Environment & the loop's success signal¶
The self-verifying agentic loop (Week 0) only closes on its own when the task has a cheap, honest check to run. These are that check — they belong in the toolkit as much as any model library.
| Tool | Role | Where |
|---|---|---|
uv |
env + dependency manager; the thing everything installs through | all |
ruff |
lint + format — a fast, honest pass/fail the agent loops against | all |
pyright / mypy |
type-check — catches a whole class of AI slop for free, and it's the loop's other signal | all |
pytest |
the eval-template runner and the Week-7 regression gates | 00, 07, all |
Core / cross-cutting (essentially every ship)¶
anthropicand/oropenai— the frontier SDK: chat, streaming, tool use, vision.litellm— one interface across Anthropic / OpenAI / Ollama. Makes "swap the model, re-run the eval" a one-liner; the backbone of the Week-1 comparison and the Week-7 cross-model gauntlet.pydantic— schema-validated structured outputs and eval-case schemas.httpx/requests,python-dotenv— HTTP for tools/feeds; key handling per the.envhygiene rule.tenacity— retry/backoff around flaky API calls; you'll want it by Week 1.

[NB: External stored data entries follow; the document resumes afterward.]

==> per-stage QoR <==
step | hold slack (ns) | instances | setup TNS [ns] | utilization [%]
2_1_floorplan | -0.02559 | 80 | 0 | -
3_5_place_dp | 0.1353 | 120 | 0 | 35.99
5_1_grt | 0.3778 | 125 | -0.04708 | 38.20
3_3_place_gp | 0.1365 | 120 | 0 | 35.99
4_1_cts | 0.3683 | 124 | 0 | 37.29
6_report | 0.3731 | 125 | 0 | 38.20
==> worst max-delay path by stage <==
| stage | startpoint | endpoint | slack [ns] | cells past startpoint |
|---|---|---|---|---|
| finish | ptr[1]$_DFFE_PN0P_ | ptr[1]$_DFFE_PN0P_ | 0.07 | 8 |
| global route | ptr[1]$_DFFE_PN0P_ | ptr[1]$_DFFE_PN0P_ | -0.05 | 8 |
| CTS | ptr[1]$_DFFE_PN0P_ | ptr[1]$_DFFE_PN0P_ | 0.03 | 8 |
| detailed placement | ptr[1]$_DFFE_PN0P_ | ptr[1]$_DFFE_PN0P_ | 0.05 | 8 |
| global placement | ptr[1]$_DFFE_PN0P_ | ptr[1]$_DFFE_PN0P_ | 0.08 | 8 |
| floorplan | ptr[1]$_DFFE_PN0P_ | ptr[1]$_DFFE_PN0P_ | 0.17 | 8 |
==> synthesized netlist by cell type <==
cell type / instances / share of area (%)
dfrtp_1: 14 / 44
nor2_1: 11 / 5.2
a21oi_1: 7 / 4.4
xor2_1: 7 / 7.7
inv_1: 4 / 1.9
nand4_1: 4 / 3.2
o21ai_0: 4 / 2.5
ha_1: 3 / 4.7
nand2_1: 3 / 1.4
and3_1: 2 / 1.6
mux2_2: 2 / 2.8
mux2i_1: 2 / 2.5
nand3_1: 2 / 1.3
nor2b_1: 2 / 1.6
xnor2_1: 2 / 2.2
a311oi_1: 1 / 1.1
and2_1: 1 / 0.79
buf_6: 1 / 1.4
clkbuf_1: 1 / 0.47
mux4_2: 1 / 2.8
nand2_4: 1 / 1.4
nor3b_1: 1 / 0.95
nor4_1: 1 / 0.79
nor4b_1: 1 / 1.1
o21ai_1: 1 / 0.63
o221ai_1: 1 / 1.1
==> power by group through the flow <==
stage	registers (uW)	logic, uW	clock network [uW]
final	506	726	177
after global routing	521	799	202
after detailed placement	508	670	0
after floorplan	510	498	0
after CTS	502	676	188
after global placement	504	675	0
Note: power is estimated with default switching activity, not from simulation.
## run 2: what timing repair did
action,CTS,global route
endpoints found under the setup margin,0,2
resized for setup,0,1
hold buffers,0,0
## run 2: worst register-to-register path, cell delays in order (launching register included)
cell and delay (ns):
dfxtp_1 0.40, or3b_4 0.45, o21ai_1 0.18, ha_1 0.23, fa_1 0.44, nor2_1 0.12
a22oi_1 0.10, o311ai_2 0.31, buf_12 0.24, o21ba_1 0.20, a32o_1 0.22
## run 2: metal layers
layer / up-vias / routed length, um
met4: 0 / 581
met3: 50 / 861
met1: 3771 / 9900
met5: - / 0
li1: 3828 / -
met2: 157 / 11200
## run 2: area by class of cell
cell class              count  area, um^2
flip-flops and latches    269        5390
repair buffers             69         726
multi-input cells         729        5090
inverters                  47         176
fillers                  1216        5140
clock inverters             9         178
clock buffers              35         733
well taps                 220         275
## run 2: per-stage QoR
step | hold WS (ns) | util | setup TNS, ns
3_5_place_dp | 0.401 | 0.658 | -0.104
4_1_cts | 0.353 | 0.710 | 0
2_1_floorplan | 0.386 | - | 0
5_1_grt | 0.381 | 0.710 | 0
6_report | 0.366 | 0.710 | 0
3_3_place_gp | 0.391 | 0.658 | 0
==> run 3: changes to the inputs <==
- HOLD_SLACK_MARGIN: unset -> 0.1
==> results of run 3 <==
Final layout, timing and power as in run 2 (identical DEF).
==> src/rtl/mult_sequencer_if.sv <==
// Decode / multiplier / writeback signal bundle around the multiply sequencer.
// Handshake: decode holds mul_req (with mode/rd) as a level while stall=1 and a
// request is taken in the first IDLE/DONE cycle with mul_req=1 and flush=0;
// mult_start, mult_done and result_valid are single-cycle pulses with no back-pressure.
interface mult_sequencer_if #(
   parameter int WORD = mult_sequencer_pkg::MSEQ_WORD
);
   import mult_sequencer_pkg::*;

   logic            mul_req;
   logic [1:0]      mul_mode_in;
   logic [4:0]      mul_rd;
   logic            flush;
   logic            mult_done;
   logic [WORD-1:0] mult_result;

   logic            mult_start;
   logic [1:0]      mult_mode;
   logic            stall;
   logic            execute_result_loc;
   logic [WORD-1:0] result;
   logic            result_valid;
   logic [4:0]      result_rd;
   logic            timeout_err;
   mseq_state_t     dbg_state;

   modport master (
      output mul_req, mul_mode_in, mul_rd, flush, mult_done, mult_result,
      input  mult_start, mult_mode, stall, execute_result_loc, result,
             result_valid, result_rd, timeout_err, dbg_state
   );

   modport slave (
      input  mul_req, mul_mode_in, mul_rd, flush, mult_done, mult_result,
      output mult_start, mult_mode, stall, execute_result_loc, result,
             result_valid, result_rd, timeout_err, dbg_state
   );

endinterface
<file path="config.mk">
export PLATFORM = sky130hd
export DESIGN_NAME = ram_word_controller
export DESIGN_NICKNAME = d
export VERILOG_FILES = /design/src/rtl/ram_word_controller.sv
export SDC_FILE = /design/constraint.sdc
export NUM_CORES = 1
export LEC_CHECK = 0
export BUFFER_PORTS_ARGS = -buffer_cell sky130_fd_sc_hd__buf_4
export CAP_MARGIN = 20
export CORE_AREA = 2 2 53 60
export CTS_BUF_LIST = sky130_fd_sc_hd__clkbuf_2 sky130_fd_sc_hd__clkbuf_4 sky130_fd_sc_hd__clkbuf_8
export DETAILED_ROUTE_END_ITERATION = 10
export DIE_AREA = 0 0 55 62
export PLACE_DENSITY = 0.89
export SETUP_SLACK_MARGIN = 0.3
export SYNTH_ARGS = -nofsm -noshare
export SYNTH_HDL_FRONTEND = slang
export SYNTH_SLANG_ARGS = --single-unit
</file>
<file path="constraint.sdc">
create_clock -name clk -period 3.9 [get_ports clk]
set_clock_uncertainty 0.05 [all_clocks]
set_input_delay 0.78 -clock clk [delete_from_list [all_inputs] [get_ports clk]]
set_output_delay 0.78 -clock clk [all_outputs]
set_load 0.01 [all_outputs]
</file>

Agentic / MCP / observability (Weeks 0, 3, 4, 7)¶
mcp— the Python MCP SDK (your host-recon server; tool reuse later).langfuse— tracing/observability (or hand-rolled JSONL).sqlite(stdlib) — persistence for the agent-memory stretch (Week 3).- The loop itself is hand-written against the SDK — no agent framework.
LLM app + RAG (Weeks 1, 2)¶
instructor— Pydantic-validated outputs with retries (alternative to raw tool-use).gradio— UIs and HF Spaces deploys.sentence-transformers— embeddings and the cross-encoder reranker.- A vector store:
qdrant-clientorpgvector(via psycopg) orchromadb— pick one and go deep; you don't need three. rank_bm25— keyword search for the hybrid step.trafilatura— HTML → clean text when your corpus is web pages (Week 2 ingestion, Week 4 DOM route).ragas— RAG metric definitions (Week 2); you can also reimplement them in the eval template.

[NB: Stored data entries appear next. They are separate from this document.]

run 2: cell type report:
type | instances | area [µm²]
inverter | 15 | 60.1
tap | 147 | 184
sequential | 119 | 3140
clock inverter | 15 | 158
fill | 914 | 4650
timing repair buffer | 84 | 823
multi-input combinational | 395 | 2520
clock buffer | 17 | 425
### src/rtl/reg_alu_sequencer.sv
// Four-state read/execute/write-back sequencer driving an external register file.
module reg_alu_sequencer #(
    parameter int unsigned N = 8,
    parameter int unsigned A = 3
) (
    input logic                clk,
    input logic                rst,
    reg_alu_sequencer_if.slave bus
);
    localparam int unsigned SW = (N > 1) ? $clog2(N) : 1;

    typedef enum logic [1:0] {IDLE, READ, EXEC, WB} state_t;

    state_t       state;
    logic [2:0]   op_q;
    logic [A-1:0] rd_q;
    logic [N-1:0] imm_q;
    logic [N-1:0] a_q;
    logic [N-1:0] b_q;
    logic         ready_q;
    logic [A-1:0] ra1_q;
    logic [A-1:0] ra2_q;
    logic [A-1:0] wa3_q;
    logic [N-1:0] wd3_q;
    logic         we3_q;
    logic         done_q;
    logic [N-1:0] result_q;
    logic         z_q;
    logic         c_q;
    logic         v_q;

    logic [N:0]    sum;
    logic [N:0]    diff;
    logic [SW-1:0] shamt;
    logic [N-1:0]  shr_tmp;
    logic [N-1:0]  alu_res;
    logic          alu_c;
    logic          alu_v;

    // ALU on the captured operands; only meaningful during EXEC
    always_comb begin
        sum     = {1'b0, a_q} + {1'b0, b_q};
        diff    = {1'b0, a_q} - {1'b0, b_q};
        shamt   = SW'(b_q % N);
        shr_tmp = a_q >> (shamt - SW'(1));
        alu_res = '0;
        alu_c   = 1'b0;
        alu_v   = 1'b0;
        case (op_q)
            3'b000: begin
                alu_res = sum[N-1:0];
                alu_c   = sum[N];
                alu_v   = (a_q[N-1] == b_q[N-1]) && (sum[N-1] != a_q[N-1]);
            end
            3'b001: begin
                alu_res = diff[N-1:0];
                alu_c   = diff[N];
                alu_v   = (a_q[N-1] != b_q[N-1]) && (diff[N-1] != a_q[N-1]);
            end
            3'b010: alu_res = a_q & b_q;
            3'b011: alu_res = a_q | b_q;
            3'b100: alu_res = a_q ^ b_q;
            3'b101: alu_res = N'($signed(a_q) < $signed(b_q));
            3'b110: alu_res = imm_q;
            default: begin
                alu_res = a_q >> shamt;
                alu_c   = (shamt != '0) && shr_tmp[0];
            end
        endcase
    end

    // Sequencer; read addresses are loaded on acceptance so they are valid throughout READ
    always_ff @(posedge clk) begin
        if (rst) begin
            state    <= IDLE;
            op_q     <= '0;
            rd_q     <= '0;
            imm_q    <= '0;
            a_q      <= '0;
            b_q      <= '0;
            ready_q  <= 1'b1;
            ra1_q    <= '0;
            ra2_q    <= '0;
            wa3_q    <= '0;
            wd3_q    <= '0;
            we3_q    <= 1'b0;
            done_q   <= 1'b0;
            result_q <= '0;
            z_q      <= 1'b0;
            c_q      <= 1'b0;
            v_q      <= 1'b0;
        end else begin
            case (state)
                IDLE: begin
                    if (bus.start) begin
                        op_q    <= bus.op;
                        rd_q    <= bus.rd;
                        imm_q   <= bus.imm;
                        ra1_q   <= bus.rs1;
                        ra2_q   <= bus.rs2;
                        ready_q <= 1'b0;
                        state   <= READ;
                    end
                end
                READ: begin
                    a_q   <= bus.rd1;
                    b_q   <= bus.rd2;
                    state <= EXEC;
                end
                EXEC: begin
                    result_q <= alu_res;
                    z_q      <= (alu_res == '0);
                    c_q      <= alu_c;
                    v_q      <= alu_v;
                    wa3_q    <= rd_q;
                    wd3_q    <= alu_res;
                    we3_q    <= 1'b1;
                    done_q   <= 1'b1;
                    state    <= WB;
                end
                default: begin
                    we3_q   <= 1'b0;
                    done_q  <= 1'b0;
                    ready_q <= 1'b1;
                    state   <= IDLE;
                end
            endcase
        end
    end

    assign bus.ready  = ready_q;
    assign bus.ra1    = ra1_q;
    assign bus.ra2    = ra2_q;
    assign bus.wa3    = wa3_q;
    assign bus.wd3    = wd3_q;
    // A reset arriving during WB must suppress the commit in that same cycle
    assign bus.we3    = we3_q && !rst;
    assign bus.done   = done_q && !rst;
    assign bus.result = result_q;
    assign bus.flag_z = z_q;
    assign bus.flag_c = c_q;
    assign bus.flag_v = v_q;
endmodule
### src/flat_wrapper.sv
// flat-port wrapper written by rule: the top's interface ports become plain ports
module reg_alu_sequencer_flat 
#(
    parameter int unsigned N = 8,
    parameter int unsigned A = 3
)
  (clk, rst, bus_start, bus_op, bus_rd, bus_rs1, bus_rs2, bus_imm, bus_rd1, bus_rd2, bus_ready, bus_ra1, bus_ra2, bus_wa3, bus_wd3, bus_we3, bus_result, bus_flag_z, bus_flag_c, bus_flag_v, bus_done);
  reg_alu_sequencer_if #(.N(N), .A(A)) bus_i ();
  input logic clk;
  input logic rst;
  input wire logic [$bits(bus_i.start)-1:0] bus_start;
  input wire logic [$bits(bus_i.op)-1:0] bus_op;
  input wire logic [$bits(bus_i.rd)-1:0] bus_rd;
  input wire logic [$bits(bus_i.rs1)-1:0] bus_rs1;
  input wire logic [$bits(bus_i.rs2)-1:0] bus_rs2;
  input wire logic [$bits(bus_i.imm)-1:0] bus_imm;
  input wire logic [$bits(bus_i.rd1)-1:0] bus_rd1;
  input wire logic [$bits(bus_i.rd2)-1:0] bus_rd2;
  output wire logic [$bits(bus_i.ready)-1:0] bus_ready;
  output wire logic [$bits(bus_i.ra1)-1:0] bus_ra1;
  output wire logic [$bits(bus_i.ra2)-1:0] bus_ra2;
  output wire logic [$bits(bus_i.wa3)-1:0] bus_wa3;
  output wire logic [$bits(bus_i.wd3)-1:0] bus_wd3;
  output wire logic [$bits(bus_i.we3)-1:0] bus_we3;
  output wire logic [$bits(bus_i.result)-1:0] bus_result;
  output wire logic [$bits(bus_i.flag_z)-1:0] bus_flag_z;
  output wire logic [$bits(bus_i.flag_c)-1:0] bus_flag_c;
  output wire logic [$bits(bus_i.flag_v)-1:0] bus_flag_v;
  output wire logic [$bits(bus_i.done)-1:0] bus_done;
  assign bus_i.start = bus_start;
  assign bus_i.op = bus_op;
  assign bus_i.rd = bus_rd;
  assign bus_i.rs1 = bus_rs1;
  assign bus_i.rs2 = bus_rs2;
  assign bus_i.imm = bus_imm;
  assign bus_i.rd1 = bus_rd1;
  assign bus_i.rd2 = bus_rd2;
  assign bus_ready = bus_i.ready;
  assign bus_ra1 = bus_i.ra1;
  assign bus_ra2 = bus_i.ra2;
  assign bus_wa3 = bus_i.wa3;
  assign bus_wd3 = bus_i.wd3;
  assign bus_we3 = bus_i.we3;
  assign bus_result = bus_i.result;
  assign bus_flag_z = bus_i.flag_z;
  assign bus_flag_c = bus_i.flag_c;
  assign bus_flag_v = bus_i.flag_v;
  assign bus_done = bus_i.done;
  reg_alu_sequencer #(.N(N), .A(A)) u_core (.clk(clk), .rst(rst), .bus(bus_i));
endmodule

Security & data hygiene (the "Secure it" thread; Weeks 2, 3, 4, 6, 8)¶
presidio— PII detection/scrubbing before indexing or committing (the License-&-data rule).garak— LLM red-teaming / vuln scanner for the Week-8 OWASP LLM Top 10 pass.
Local & open models (Week 1 fallback, 5, 6, 8)¶
ollama(Python client) — local serving and the fallback path.huggingface_hub— pulling and publishing models/datasets/Spaces.transformers(+accelerate) — loading/running open models.
Fine-tuning (Week 5) — the unavoidably-Python layer¶
unsloth— QLoRA on free GPUs, wrappingpeft(LoRA),trl(SFT/DPO),transformers,bitsandbytes(4-bit),datasets.torch— the substrate under all of it.wandb(or tensorboard) — log the training run; keep the loss curves.lm-eval(lm-eval-harness) — standardized eval of the tuned model.- GGUF export →
llama.cpp/ Ollama for the local quantized run.
Multimodal (Week 6)¶
openai-whisper/faster-whisper— STT.- A TTS library (voice out) +
Pillowand a VLM viatransformers(vision in). gradioAudio/Image components.
Serving, perf & production (big swing; JIT-only)¶
fastapi/uvicorn— the product's real API (Gradio is for demos).vllm,torch.compile— pulled only if a ship outgrows Ollama.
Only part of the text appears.